In this study, 164 NETs occurred in the rectum and 31 in the colon, and most of the tumours in the colon were poorly differentiated. Colonic NETs are a rare malignancy, with an incidence rate of 1 to 2 per million, accounting for less than 1% of all colonic malignancies [28]. With the use of colonoscopy, an increasing number of colorectal tumours have been identified, but well-differentiated colonic NETs are rare. Here, the rate of lymph node metastasis for colonic NET was 83.9%, which was significantly higher than the 14.0% rate in the rectum, and the prognosis was poor. So why does this happen? Is it because colonoscopy is insensitive to lesions in the colon? Or is it due to the rapid development of colonic lesions, short window period and high degree of malignancy? These problems need to be researched in future studies.
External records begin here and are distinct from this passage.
## config.mk

```make
export PLATFORM = sky130hd
export DESIGN_NAME = up_ctrl_fsm_flat
export DESIGN_NICKNAME = d
export VERILOG_FILES = /design/src/rtl/up_ctrl_fsm_if.sv /design/src/rtl/up_ctrl_fsm.sv /design/src/flat_wrapper.sv
export SDC_FILE = /design/constraint.sdc
export NUM_CORES = 1
export LEC_CHECK = 0
export BUFFER_PORTS_ARGS = -buffer_cell sky130_fd_sc_hd__buf_2
export CORE_AREA = 2 2 39 41
export CTS_CLUSTER_SIZE = 14
export DETAILED_ROUTE_END_ITERATION = 10
export DIE_AREA = 0 0 41 43
export HOLD_SLACK_MARGIN = 0.15
export SYNTH_ARGS = -nofsm -noshare
export SYNTH_HDL_FRONTEND = slang
export SYNTH_SLANG_ARGS = --single-unit
```

## constraint.sdc

```tcl
create_clock -name CLOCK -period 1.5 [get_ports CLOCK]
set_input_delay 0.3 -clock CLOCK [delete_from_list [all_inputs] [get_ports CLOCK]]
set_output_delay 0.3 -clock CLOCK [all_outputs]
set_load 0.02 [all_outputs]
```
We note that the predictors of lymph node metastasis in colorectal neuroendocrine tumours and adenocarcinoma are not identical. Brodsky et al. study confirmed that tumour size was not significant a predictive feature for lymph node metastasis in early rectal cancer [29]. For early colorectal adenocarcinoma, the depth of invasion and tumour budding should be considered more. In Bosch et al. research, submucosal invasion ≥ 1 mm and budding were the strongest independent predictors of lymph node metastasis in early colorectal cancer [30].

Of course, there are some limitations to our study. First, this is a single-centre retrospective study, and there may be bias in the selection of cases. Second, the sample size was not large enough. Third, lymph node evaluation should mainly be based on pathological evaluation after radical resection. However, for local resection cases, we cannot conduct a pathological evaluation but can only conduct imaging evaluation, which may have some errors. Therefore, a large prospective randomized controlled trial is needed to investigate the selection of treatment options for CR-NETs.

In conclusion, when the size of a CR-NET is ≥ 15 mm, the risk of lymph node metastasis is higher, and it is recommended to choose the surgical method carefully. Tumour size and lymphovascular invasion were independent risk factors for lymph node metastasis. Meanwhile, age ≥ 56 and distant metastasis were independent prognostic factors.